Después de tragar saliva, la ruta discurre por tierra de nadie y en soledad. Mucho mejor que encontrarse con miembros del ejército ruso ávidos de medallas. Al cabo de una hora, se cruzan con un montón de helicópteros en formación y, más tarde, aviones de combate, “que volaban muy bajo, a 50 o 100 metros de altura”, yendo y viniendo de atacar posiciones. “Al anochecer, en una localidad del suroeste, que no voy a nombrar porque se está utilizando para dar refugio a muchas personas y está siendo atacada por la artillería y los misiles rusos, dormimos cuatro horas en una casa, en un sofá”.
Tras descansar un poco, salen hacia el oeste, en dirección hacia Uzhgorod porque la frontera húngara parecía más segura. “Atravesar los Cárpatos nos daba seguridad porque los rusos no habían llegado allí ni se consideraba que fueran a llegar. Queríamos cierta seguridad, Atravesamos los Cárpatos con lentitud porque había muchas caravanas”.
En frontera con Hungría hay poca gente y el control ucraniano permite con rapidez el paso pero, al llegar al control húngaro, la situación cambia. “Nos encontramos con que los húngaros no colaboraron en absoluto. Nos tuvieron parados durante horas, con la frontera cerrada, sin ningún motivo aparente. Al final, salí del vehículo, les enseñé mi pasaporte y les dije que tenía derecho a acceder a la Unión Europea”, explica.
“A regañadientes, nos dejaron pasar y les dije que también tenían que dejar pasar al resto de los coches que venían detrás. Delante de mí, les dejaron pero tengo mis dudas de que, una vez nos fuimos, dejaran pasar. En Hungría, las áreas de servicio están llenas de coches ucranianos con familias y nadie les ayuda. Los húngaros son, totalmente, apoyo de Putin y no hay ninguna infraestructura para ayudar”.
París
A pesar del contratiempo en la frontera, el número de pulsaciones por minuto baja en territorio húngaro. “Fuimos directamente al aeropuerto de Budapest, sin entrar en la ciudad, y compré los primeros billetes que encontré, en este caso, de Air France, para París. Al llegar a París, tanto la compañía aérea como las autoridades del aeropuerto Charles de Gaulle nos ayudaron muchísimo. Se volcaron, encontraron en una hora un vuelo para Madrid, nos montaron en bussiness a precio ridículo y nos trataron genial hasta llegar a Madrid”, subraya.
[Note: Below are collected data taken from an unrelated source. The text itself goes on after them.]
`src/rtl/mem_read_arbiter.sv`:
```
// Shared read-port arbiter for video/audio memory.
// The primary port (VGA bitgen) has fixed priority. The secondary port (audio
// mixer) uses idle slots and is forced through after MAX_WAIT consecutive
// denials. Issued reads carry an owner tag down a pipeline that matches memory
// latency, so returned data is steered back to the port that issued it.
module mem_read_arbiter #(
  parameter int ADDR_W      = 18,
  parameter int DATA_W      = 16,
  parameter int MEM_LATENCY = 1,
  parameter int MAX_WAIT    = 4
) (
  input  logic              clk,
  input  logic              reset,
  input  logic              pri_req,
  input  logic [ADDR_W-1:0] pri_addr,
  output logic              pri_gnt,
  output logic              pri_rd_valid,
  output logic [DATA_W-1:0] pri_rd_data,
  input  logic              sec_req,
  input  logic [ADDR_W-1:0] sec_addr,
  output logic              sec_gnt,
  output logic              sec_rd_valid,
  output logic [DATA_W-1:0] sec_rd_data,
  output logic [ADDR_W-1:0] mem_addr,
  output logic              mem_rd_en,
  input  logic [DATA_W-1:0] mem_rd_data
);

  localparam int          CNT_W     = $clog2(MAX_WAIT + 1);
  localparam int unsigned LAT       = MEM_LATENCY;
  localparam logic [CNT_W-1:0] WAIT_FULL = CNT_W'(MAX_WAIT);
  localparam logic [CNT_W-1:0] WAIT_LAST = CNT_W'(MAX_WAIT - 1);

  typedef enum logic {
    NORMAL,
    FORCE_SEC
  } state_t;

  state_t           state;
  state_t           state_next;
  logic [CNT_W-1:0] wait_cnt;
  logic [CNT_W-1:0] wait_cnt_next;

  // Per-stage owner tags: valid marks an issued read, sec marks the owner.
  logic [MEM_LATENCY-1:0] tag_valid;
  logic [MEM_LATENCY-1:0] tag_sec;

  assign mem_rd_en = pri_gnt | sec_gnt;
  assign mem_addr  = sec_gnt ? sec_addr : pri_addr;

  // Arbitration state and starvation counter register.
  always_ff @(posedge clk or posedge reset) begin
    if (reset) begin
      state    <= NORMAL;
      wait_cnt <= '0;
    end else begin
      state    <= state_next;
      wait_cnt <= wait_cnt_next;
    end
  end

  // Grant decode, next state and starvation counter update.
  always_comb begin
    state_next    = state;
    wait_cnt_next = '0;
    pri_gnt       = 1'b0;
    sec_gnt       = 1'b0;
    case (state)
      NORMAL: begin
        pri_gnt = pri_req;
        sec_gnt = sec_req & ~pri_req;
        // Only a denied, still-pending secondary request advances the count;
        // a grant or a dropped request starts the count over.
        if (sec_req && !sec_gnt) begin
          if (wait_cnt >= WAIT_LAST) begin
            wait_cnt_next = WAIT_FULL;
            state_next    = FORCE_SEC;
          end else begin
            wait_cnt_next = wait_cnt + CNT_W'(1);
          end
        end
      end
      FORCE_SEC: begin
        // The forced slot falls back to the primary port if the secondary
        // request was withdrawn in the meantime.
        sec_gnt    = sec_req;
        pri_gnt    = pri_req & ~sec_req;
        state_next = NORMAL;
      end
      default: state_next = NORMAL;
    endcase
  end

  // Owner tag pipeline, one stage per cycle of memory latency.
  always_ff @(posedge clk or posedge reset) begin
    if (reset) begin
      tag_valid <= '0;
      tag_sec   <= '0;
    end else begin
      tag_valid[0] <= mem_rd_en;
      tag_sec[0]   <= sec_gnt;
      for (int unsigned i = 1; i < LAT; i++) begin
        tag_valid[i] <= tag_valid[i-1];
        tag_sec[i]   <= tag_sec[i-1];
      end
    end
  end

  // Capture returning data into the owning port and pulse its valid.
  always_ff @(posedge clk or posedge reset) begin
    if (reset) begin
      pri_rd_valid <= 1'b0;
      sec_rd_valid <= 1'b0;
      pri_rd_data  <= '0;
      sec_rd_data  <= '0;
    end else begin
      pri_rd_valid <= tag_valid[LAT-1] & ~tag_sec[LAT-1];
      sec_rd_valid <= tag_valid[LAT-1] &  tag_sec[LAT-1];
      if (tag_valid[LAT-1]) begin
        if (tag_sec[LAT-1]) begin
          sec_rd_data <= mem_rd_data;
        end else begin
          pri_rd_data <= mem_rd_data;
        end
      end
    end
  end

endmodule
```
`config.mk`:
```
export PLATFORM = sky130hd
export DESIGN_NAME = mem_read_arbiter
export DESIGN_NICKNAME = d
export VERILOG_FILES = /design/src/rtl/mem_read_arbiter.sv
export SDC_FILE = /design/constraint.sdc
export NUM_CORES = 1
export LEC_CHECK = 0
export BUFFER_PORTS_ARGS = -buffer_cell sky130_fd_sc_hd__buf_4
export CAP_MARGIN = 10
export CELL_PAD_IN_SITES_DETAIL_PLACEMENT = 1
export CELL_PAD_IN_SITES_GLOBAL_PLACEMENT = 2
export CORE_UTILIZATION = 24
export CTS_BUF_LIST = sky130_fd_sc_hd__clkbuf_4 sky130_fd_sc_hd__clkbuf_8
export CTS_CLUSTER_SIZE = 40
export DETAILED_ROUTE_END_ITERATION = 6
export PLACE_DENSITY = 0.87
export SYNTH_ARGS = -nofsm -noshare
export SYNTH_HDL_FRONTEND = slang
export SYNTH_SLANG_ARGS = --single-unit
```
`constraint.sdc`:
```
create_clock -name clk -period 1.6 [get_ports clk]
set_clock_uncertainty 0.2 [all_clocks]
set_input_delay 0.24 -clock clk [delete_from_list [all_inputs] [get_ports clk]]
set_output_delay 0.24 -clock clk [all_outputs]
set_load 0.05 [all_outputs]
```
Yosys cells after proc, flatten, opt, wreduce, memory -nomap -nowiden
Cells that the tools add are included.
W data, S select, Z words.

operators by class
  bitwise operators = 9
  reduce and logical (&&, ||, !) cells = 4
  multiplexer cells = 9
  $lt $le $gt $ge = 1
  add/subtract/negate cells = 1

operator list
  operator               count
  $mux W18               1
  $mux W3                3
  $pmux W1 S2            3
  $and A1 B1 Y1          4
  $not A1 Y1             4
  $reduce_and A2 Y1      2
  $add A3 B1 Y3 const B  1
  $ge A3 B2 Y1 const B   1
  $mux W1                2
  $logic_and A1 B1 Y1    1
  $logic_not A1 Y1       1
  $or A1 B1 Y1           1

word-level totals
  flip-flop bits (word level) = 40
  logic and storage cells = 32
  output and inout bits = 55

Depth between registers and ports, before layout
  depth in word-level cells = 6
  depth in mapped cells = 4

Worst setup path before layout
Ideal clock, no wire load.

  path type = reg2out
  start point = register state
  end point = output port mem_addr[10]
  buffers on the path = 1
  arrival time = 1.263 ns
  stages on the path, launching flop included = 4
  data required time = 1.160 ns
  setup slack = -0.103 ns
  path through = dfrtp_1 -> o21ai_4 -> buf_12 -> mux2_4

between the ends
  longest elaborated chain between the ends = 3

RTL lines
  what                      line  RTL
  start: declaration        39    state_t state;
  start signal: assignment  57    state <= state_next;
  $not A1 Y1                n/a
  $pmux W1 S2 (*)           68    case (state)
  $mux W18 (*)              49    assign mem_addr = sec_gnt ? sec_addr : pri_addr;
  end: declaration          24    output logic [ADDR_W-1:0] mem_addr,

Mark *: on every way between the ends. The rest lies on a longest branch, timed or not.

Worst setup path after layout
  start point = register state
  end point = output port mem_addr[17]

Same word-level chain as after synthesis.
El coche que les facilitó salvar sus vidas se quedó en el aeropuerto de Hungría, como un objeto más que sirvió hasta el momento en el que tuvo que ser abandonado. “No conservamos nada. No quisimos mirar hacia atrás porque entendimos que la nostalgia no iba a ayudarnos a superar el obstáculo, que era pasar la frontera. Fuimos bastante fríos. Tal vez dentro de una semana esta percepción no sea la misma”.
La sensación de estar en casa se impone a todas las demás y difumina la desazón, la incertidumbre y los horribles sonidos de la guerra que, probablemente, aparezcan en los sueños de forma recurrente. “Estamos a salvo, en nuestra tierra. No sé cómo podremos hacer con el trabajo pero da igual. Lo que te contesto hoy, quizá haya que cambiarlo mañana porque realmente no sabemos qué va a pasar ni qué vamos a hacer. Pero estamos en casa”, concluye.
De repente, se relativizan todas las dificultades que pueda haber en España y en Castilla y León. La pandemia de COVID-19, los efectos económicos de la crisis sanitaria, la delirante subida del precio de los combustibles y la electricidad, la inflación galopante, la aguda crisis de la agricultura y la ganadería y la polémica en torno a los pactos para formar gobierno en la Comunidad autónoma han pasado, como por arte de magia, a un plano muy lejano.